捕獲器とかがあればいいんだろうけど、もちろんそんなものはない。
「蒼大くん、これを使ってください」
紬は心配してこちらにやってきてくれたらしい。紬は、俺に洗濯ネットを手渡す。
……これは!
「私も、蒼大くんみたいにいろいろ知っておきたいな、と思ったので、この前調べてたんです」
「そっか、これで捕まえられそう。ありがとう」
「えへへ、これで私も蒼大くんに近づけましたね」
ちゃんと、上から被せられるぐらい大きな洗濯ネットで、網目も粗いものを選んできてくれている。
「……捕まえたとして、どうしようか」
俺は近づこうとして、足を止める。
捕獲用の洗濯ネットはあるものの、運ぶようのキャリーケースはない。
「そうですね……なんとか、私たちの部室にまで運べたら良いのですが」
……部活に入ってない俺たちは、ぎりぎり合法的に占拠しているだけだけど。
俺たちは頭を悩ませて、そして猫たちはそんなことは知らず、俺たちと対峙して時間が流れていく。
「すまない。……遅くなった」
後ろからそう声をかけられて、俺たちは振り向く。
そこには、なぜかキャリーケースを持った早乙女先生が立っていた。
「え、先生!?」
「必要だと考えて、近くのホームセンターまで買いに行ってきた」
救世主だ……。 感謝してもしきれない。
……これで道具は揃った。俺はゆっくりと近づいていって、母猫にばさっとネットを被せる。
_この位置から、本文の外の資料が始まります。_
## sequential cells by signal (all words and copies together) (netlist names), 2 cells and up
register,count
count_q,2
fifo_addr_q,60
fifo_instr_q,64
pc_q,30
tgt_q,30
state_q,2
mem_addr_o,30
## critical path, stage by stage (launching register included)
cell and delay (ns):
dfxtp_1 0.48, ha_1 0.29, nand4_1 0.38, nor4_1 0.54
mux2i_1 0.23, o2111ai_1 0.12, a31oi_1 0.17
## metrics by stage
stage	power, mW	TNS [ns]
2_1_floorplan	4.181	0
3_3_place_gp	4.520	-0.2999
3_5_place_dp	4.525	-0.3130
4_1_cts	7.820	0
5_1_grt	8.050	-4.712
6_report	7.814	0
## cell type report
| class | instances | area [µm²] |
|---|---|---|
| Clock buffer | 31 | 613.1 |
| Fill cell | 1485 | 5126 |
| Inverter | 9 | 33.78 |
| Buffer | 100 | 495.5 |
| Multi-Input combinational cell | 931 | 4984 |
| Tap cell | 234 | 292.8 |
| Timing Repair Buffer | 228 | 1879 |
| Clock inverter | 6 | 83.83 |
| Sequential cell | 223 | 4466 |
### src/rtl/sap_timeout_cnt.sv
// Saturating wait counter for a reg access; expired flags the last
// allowed cycle. Ports: clk_i, rst_i, clear, enable -> expired.
module sap_timeout_cnt #(
    parameter int unsigned LIMIT = 256
) (
    input  logic clk_i,
    input  logic rst_i,
    input  logic clear,
    input  logic enable,
    output logic expired
);

    localparam int unsigned W = (LIMIT > 0) ? $clog2(LIMIT + 1) : 1;
    localparam logic [W-1:0] LAST = (LIMIT > 0) ? W'(LIMIT - 1) : '0;

    logic [W-1:0] cnt;

    // Saturates instead of wrapping; the owner leaves the wait state
    // on expiry, so saturation only matters when LIMIT is 0.
    always_ff @(posedge clk_i) begin
        if (rst_i || clear) begin
            cnt <= '0;
        end else if (enable && (cnt != '1)) begin
            cnt <= cnt + W'(1);
        end
    end

    assign expired = (LIMIT != 0) && (cnt == LAST);

endmodule

### src/rtl/sap_obi2reg_bridge.sv
// Single-outstanding OBI to reg-interface bridge with access timeout.
// Ports: clk_i, rst_i, obi_req_i/obi_resp_o, reg_req_o/reg_rsp_i,
// err_o (error pulse with rvalid), busy_o (not idle).
module sap_obi2reg_bridge
    import sap_pkg::*;
#(
    parameter int unsigned TIMEOUT_CYCLES = 256
) (
    input  logic      clk_i,
    input  logic      rst_i,
    input  obi_req_t  obi_req_i,
    output obi_resp_t obi_resp_o,
    output reg_req_t  reg_req_o,
    input  reg_rsp_t  reg_rsp_i,
    output logic      err_o,
    output logic      busy_o
);

    bridge_state_e state_q, state_d;

    logic [31:0] addr_q;
    logic        we_q;
    logic [3:0]  be_q;
    logic [31:0] wdata_q;
    logic [31:0] rdata_q;
    logic        err_q;

    logic gnt;
    logic expired;
    logic in_access;

    assign in_access = (state_q == ACCESS);

    sap_timeout_cnt #(
        .LIMIT (TIMEOUT_CYCLES)
    ) u_timeout (
        .clk_i   (clk_i),
        .rst_i   (rst_i),
        .clear   (!in_access),
        .enable  (in_access && !reg_rsp_i.ready),
        .expired (expired)
    );

    always_ff @(posedge clk_i) begin
        if (rst_i) begin
            state_q <= IDLE;
            addr_q  <= '0;
            we_q    <= 1'b0;
            be_q    <= '0;
            wdata_q <= '0;
            rdata_q <= '0;
            err_q   <= 1'b0;
        end else begin
            state_q <= state_d;
            if (gnt) begin
                addr_q  <= obi_req_i.addr;
                we_q    <= obi_req_i.we;
                be_q    <= obi_req_i.be;
                wdata_q <= obi_req_i.wdata;
            end
            // Ready takes priority over a same-cycle expiry.
            if (in_access) begin
                if (reg_rsp_i.ready) begin
                    rdata_q <= resp_data(we_q, reg_rsp_i.error,
                                         reg_rsp_i.rdata);
                    err_q   <= reg_rsp_i.error;
                end else if (expired) begin
                    rdata_q <= ERR_RDATA;
                    err_q   <= 1'b1;
                end
            end
        end
    end

    always_comb begin
        state_d = state_q;
        gnt     = 1'b0;
        unique case (state_q)
            IDLE: begin
                // Never grant while reset is applied: the capture
                // would be discarded by the reset branch.
                gnt = obi_req_i.req && !rst_i;
                if (gnt) state_d = ACCESS;
            end
            ACCESS: begin
                if (reg_rsp_i.ready || expired) state_d = RESP;
            end
            RESP: begin
                state_d = IDLE;
            end
            default: begin
                state_d = IDLE;
            end
        endcase
    end

    always_comb begin
        obi_resp_o.gnt    = gnt;
        obi_resp_o.rvalid = (state_q == RESP);
        obi_resp_o.rdata  = (state_q == RESP) ? rdata_q : '0;

        reg_req_o.addr    = addr_q;
        reg_req_o.write   = we_q;
        reg_req_o.wdata   = wdata_q;
        reg_req_o.wstrb   = be_q;
        reg_req_o.valid   = in_access;

        err_o             = (state_q == RESP) && err_q;
        busy_o            = (state_q != IDLE);
    end

endmodule
### config.mk
export PLATFORM = sky130hd
export DESIGN_NAME = sap_obi2reg_bridge
export DESIGN_NICKNAME = d
export VERILOG_FILES = /design/src/rtl/sap_pkg.sv /design/src/rtl/sap_timeout_cnt.sv /design/src/rtl/sap_obi2reg_bridge.sv
export SDC_FILE = /design/constraint.sdc
export NUM_CORES = 1
export LEC_CHECK = 0
export CAP_MARGIN = 5
export CORE_ASPECT_RATIO = 1.2
export CORE_MARGIN = 3
export CORE_UTILIZATION = 43
export CTS_BUF_LIST = sky130_fd_sc_hd__clkbuf_8
export DETAILED_ROUTE_END_ITERATION = 10
export GPL_TIMING_DRIVEN = 0
export PLACE_DENSITY = 0.94
export SYNTH_ARGS = -nofsm -noshare
export SYNTH_HDL_FRONTEND = slang
export SYNTH_HIERARCHICAL = 1
export SYNTH_SLANG_ARGS = --single-unit
### constraint.sdc
create_clock -name clk_i -period 1.9 [get_ports clk_i]
set_clock_uncertainty 0.05 [all_clocks]
set_input_delay 0.285 -clock clk_i [delete_from_list [all_inputs] [get_ports clk_i]]
set_output_delay 0.285 -clock clk_i [all_outputs]
set_load 0.01 [all_outputs]
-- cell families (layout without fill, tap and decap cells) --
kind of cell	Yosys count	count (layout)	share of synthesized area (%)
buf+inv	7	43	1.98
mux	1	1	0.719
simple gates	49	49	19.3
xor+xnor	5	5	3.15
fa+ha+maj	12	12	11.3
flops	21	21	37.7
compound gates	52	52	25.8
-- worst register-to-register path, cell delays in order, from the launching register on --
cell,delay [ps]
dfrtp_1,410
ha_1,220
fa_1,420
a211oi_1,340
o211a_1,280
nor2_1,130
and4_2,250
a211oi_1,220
### config.mk
export PLATFORM = sky130hd
export DESIGN_NAME = mem_port_arbiter
export DESIGN_NICKNAME = d
export VERILOG_FILES = /design/src/rtl/mips_mem_pkg.sv /design/src/rtl/mem_timeout_ctr.sv /design/src/rtl/mem_port_arbiter.sv
export SDC_FILE = /design/constraint.sdc
export NUM_CORES = 1
export LEC_CHECK = 0
export CAP_MARGIN = 20
export CORE_AREA = 10 10 139 115
export CTS_CLUSTER_DIAMETER = 80
export DETAILED_ROUTE_END_ITERATION = 12
export DIE_AREA = 0 0 149 125
export GPL_ROUTABILITY_DRIVEN = 1
export HOLD_SLACK_MARGIN = 0.03
export MAX_ROUTING_LAYER = met4
export PLACE_DENSITY = 0.83
export RECOVER_POWER = 100
export SLEW_MARGIN = 20
export SYNTH_ARGS = -nofsm -noshare
export SYNTH_HDL_FRONTEND = slang
export SYNTH_HIERARCHICAL = 1
export SYNTH_SLANG_ARGS = --single-unit
### constraint.sdc
create_clock -name clk -period 2.55 [get_ports clk]
set_clock_uncertainty 0.15 [all_clocks]
set_input_delay 0.6375 -clock clk [delete_from_list [all_inputs] [get_ports clk]]
set_output_delay 0.6375 -clock clk [all_outputs]
set_load 0.02 [all_outputs]
### src/rtl/mips_mem_pkg.sv
// rtl/mips_mem_pkg.sv - shared state encoding and constants for the memory port arbiter
package mips_mem_pkg;

    typedef enum logic [1:0] {
        ST_IDLE     = 2'd0,
        ST_IF_BUSY  = 2'd1,
        ST_DM_BUSY  = 2'd2,
        ST_IF_DRAIN = 2'd3
    } arb_state_t;

    // Read data handed back to the owner when its access is aborted by timeout
    localparam logic [63:0] ERR_RDATA = 64'h0;

    // Instruction fetches always read the whole word
    localparam logic [3:0] FETCH_BE = 4'hF;

endpackage

### src/rtl/mem_timeout_ctr.sv
// rtl/mem_timeout_ctr.sv - busy-cycle counter that flags an unanswered memory request
module mem_timeout_ctr #(
    parameter int TIMEOUT_CYC = 255
) (
    input  logic clk,
    input  logic rst,
    input  logic clear,
    input  logic enable,
    output logic expired
);

    localparam int CNT_W = $clog2(TIMEOUT_CYC + 1);
    localparam logic [CNT_W-1:0] LAST = CNT_W'(TIMEOUT_CYC - 1);

    logic [CNT_W-1:0] r_cnt;

    // Expiry fires in the cycle whose increment would make the count reach TIMEOUT_CYC
    assign expired = enable & (r_cnt == LAST);

    // Count busy cycles; a new grant restarts the count
    always_ff @(posedge clk or negedge rst) begin
        if (!rst) begin
            r_cnt <= '0;
        end else if (clear) begin
            r_cnt <= '0;
        end else if (enable) begin
            r_cnt <= r_cnt + CNT_W'(1);
        end
    end

endmodule

### src/rtl/mem_port_arbiter.sv
// rtl/mem_port_arbiter.sv - arbitrates fetch and data ports onto one memory port
module mem_port_arbiter
    import mips_mem_pkg::*;
#(
    parameter int ADDR_W      = 32,
    parameter int DATA_W      = 32,
    parameter int TIMEOUT_CYC = 255
) (
    input  logic              clk,
    input  logic              rst,
    input  logic              if_req,
    input  logic [ADDR_W-1:0] if_addr,
    input  logic              if_flush,
    output logic [DATA_W-1:0] if_rdata,
    output logic              if_ready,
    input  logic              dm_req,
    input  logic              dm_we,
    input  logic [ADDR_W-1:0] dm_addr,
    input  logic [DATA_W-1:0] dm_wdata,
    input  logic [3:0]        dm_be,
    output logic [DATA_W-1:0] dm_rdata,
    output logic              dm_ready,
    output logic              mem_req,
    output logic              mem_we,
    output logic [ADDR_W-1:0] mem_addr,
    output logic [DATA_W-1:0] mem_wdata,
    output logic [3:0]        mem_be,
    input  logic              mem_ack,
    input  logic [DATA_W-1:0] mem_rdata,
    output logic              stall,
    output logic              bus_err
);

    arb_state_t        r_state;
    logic              r_mem_req;
    logic              r_mem_we;
    logic [ADDR_W-1:0] r_mem_addr;
    logic [DATA_W-1:0] r_mem_wdata;
    logic [3:0]        r_mem_be;
    logic              r_if_ready;
    logic [DATA_W-1:0] r_if_rdata;
    logic              r_dm_ready;
    logic [DATA_W-1:0] r_dm_rdata;
    logic              r_bus_err;

    logic w_dm_grant;
    logic w_if_grant;
    logic w_cnt_en;
    logic w_expired;

    // Data wins in IDLE; a port whose ready is pulsing this cycle is masked so its held request is not re-granted
    assign w_dm_grant = (r_state == ST_IDLE) & dm_req & ~r_dm_ready;
    assign w_if_grant = (r_state == ST_IDLE) & if_req & ~r_if_ready & ~if_flush & ~w_dm_grant;
    assign w_cnt_en   = r_mem_req & ~mem_ack;

    mem_timeout_ctr #(
        .TIMEOUT_CYC (TIMEOUT_CYC)
    ) u_timeout (
        .clk     (clk),
        .rst     (rst),
        .clear   (w_dm_grant | w_if_grant),
        .enable  (w_cnt_en),
        .expired (w_expired)
    );

    // Arbitration FSM with registered memory-side and completion outputs
    always_ff @(posedge clk or negedge rst) begin
        if (!rst) begin
            r_state     <= ST_IDLE;
            r_mem_req   <= 1'b0;
            r_mem_we    <= 1'b0;
            r_mem_addr  <= '0;
            r_mem_wdata <= '0;
            r_mem_be    <= '0;
            r_if_ready  <= 1'b0;
            r_if_rdata  <= '0;
            r_dm_ready  <= 1'b0;
            r_dm_rdata  <= '0;
            r_bus_err   <= 1'b0;
        end else begin
            r_if_ready <= 1'b0;
            r_if_rdata <= '0;
            r_dm_ready <= 1'b0;
            r_dm_rdata <= '0;
            case (r_state)
                ST_IDLE: begin
                    if (w_dm_grant) begin
                        r_mem_req   <= 1'b1;
                        r_mem_we    <= dm_we;
                        r_mem_addr  <= dm_addr;
                        r_mem_wdata <= dm_wdata;
                        r_mem_be    <= dm_be;
                        r_state     <= ST_DM_BUSY;
                    end else if (w_if_grant) begin
                        r_mem_req   <= 1'b1;
                        r_mem_we    <= 1'b0;
                        r_mem_addr  <= if_addr;
                        r_mem_wdata <= '0;
                        r_mem_be    <= FETCH_BE;
                        r_state     <= ST_IF_BUSY;
                    end
                end
                ST_IF_BUSY: begin
                    // A flush arriving with the ack or the timeout still cancels the fetch result
                    if (mem_ack) begin
                        r_mem_req <= 1'b0;
                        r_state   <= ST_IDLE;
                        if (!if_flush) begin
                            r_if_ready <= 1'b1;
                            r_if_rdata <= mem_rdata;
                        end
                    end else if (w_expired) begin
                        r_mem_req <= 1'b0;
                        r_bus_err <= 1'b1;
                        r_state   <= ST_IDLE;
                        if (!if_flush) begin
                            r_if_ready <= 1'b1;
                            r_if_rdata <= DATA_W'(ERR_RDATA);
                        end
                    end else if (if_flush) begin
                        r_state <= ST_IF_DRAIN;
                    end
                end
                ST_DM_BUSY: begin
                    if (mem_ack) begin
                        r_mem_req  <= 1'b0;
                        r_state    <= ST_IDLE;
                        r_dm_ready <= 1'b1;
                        r_dm_rdata <= r_mem_we ? '0 : mem_rdata;
                    end else if (w_expired) begin
                        r_mem_req  <= 1'b0;
                        r_bus_err  <= 1'b1;
                        r_state    <= ST_IDLE;
                        r_dm_ready <= 1'b1;
                        r_dm_rdata <= DATA_W'(ERR_RDATA);
                    end
                end
                ST_IF_DRAIN: begin
                    if (mem_ack) begin
                        r_mem_req <= 1'b0;
                        r_state   <= ST_IDLE;
                    end else if (w_expired) begin
                        r_mem_req <= 1'b0;
                        r_bus_err <= 1'b1;
                        r_state   <= ST_IDLE;
                    end
                end
                default: begin
                    r_mem_req <= 1'b0;
                    r_state   <= ST_IDLE;
                end
            endcase
        end
    end

    assign mem_req   = r_mem_req;
    assign mem_we    = r_mem_we;
    assign mem_addr  = r_mem_addr;
    assign mem_wdata = r_mem_wdata;
    assign mem_be    = r_mem_be;
    assign if_ready  = r_if_ready;
    assign if_rdata  = r_if_rdata;
    assign dm_ready  = r_dm_ready;
    assign dm_rdata  = r_dm_rdata;
    assign bus_err   = r_bus_err;
    assign stall     = (if_req & ~r_if_ready) | (dm_req & ~r_dm_ready);

endmodule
何が起こったのかわからなかったのか、あまり抵抗されることなく捕まえることができた。
ごめん、少しの間だけ辛抱して……。
続いて、子猫もみんな捕まえてキャリーケースに入ってもらう。
俺たちはキャリーケースを抱えて部室棟へと歩いていく。
「ありがとう。猫村と花野井のおかげで、すぐに保護できたな」
「いえ、先生がキャリーケースを持ってきてくださったからですよ」
実際、キャリーケースがなければネットのまま運んでいたところだった。
「あの、先生。この子たちを、しばらく保護したいのですが……」
「ああ、その件については心配いらない。ひとつ部室が余っているらしいからな」
早乙女先生は、少し柔らかく聞こえる口調で言う。
「それで……猫部、を創部したいです」
紬の突然の提案に、俺は驚いて紬の方を向く。
早乙女先生も驚いたようで、しばらくなんと返すか迷っている様子だった。
……普通の先生だったら、それは難しいとはねのけられそうな意見ではあるが、早乙女先生なら今回の件も考慮してくれるだろう、と少し期待もしてしまう。
俺たちは、先生が口を開く瞬間を恐る恐る待つ。
「……なるほど、面白い」
俺たちは、顔を見合わせる。よほど嬉しかったのか、紬は先生の前だというのに俺の手を握りしめている。
俺たちの青春は、いっそう鮮やかなものになっていきそうだ。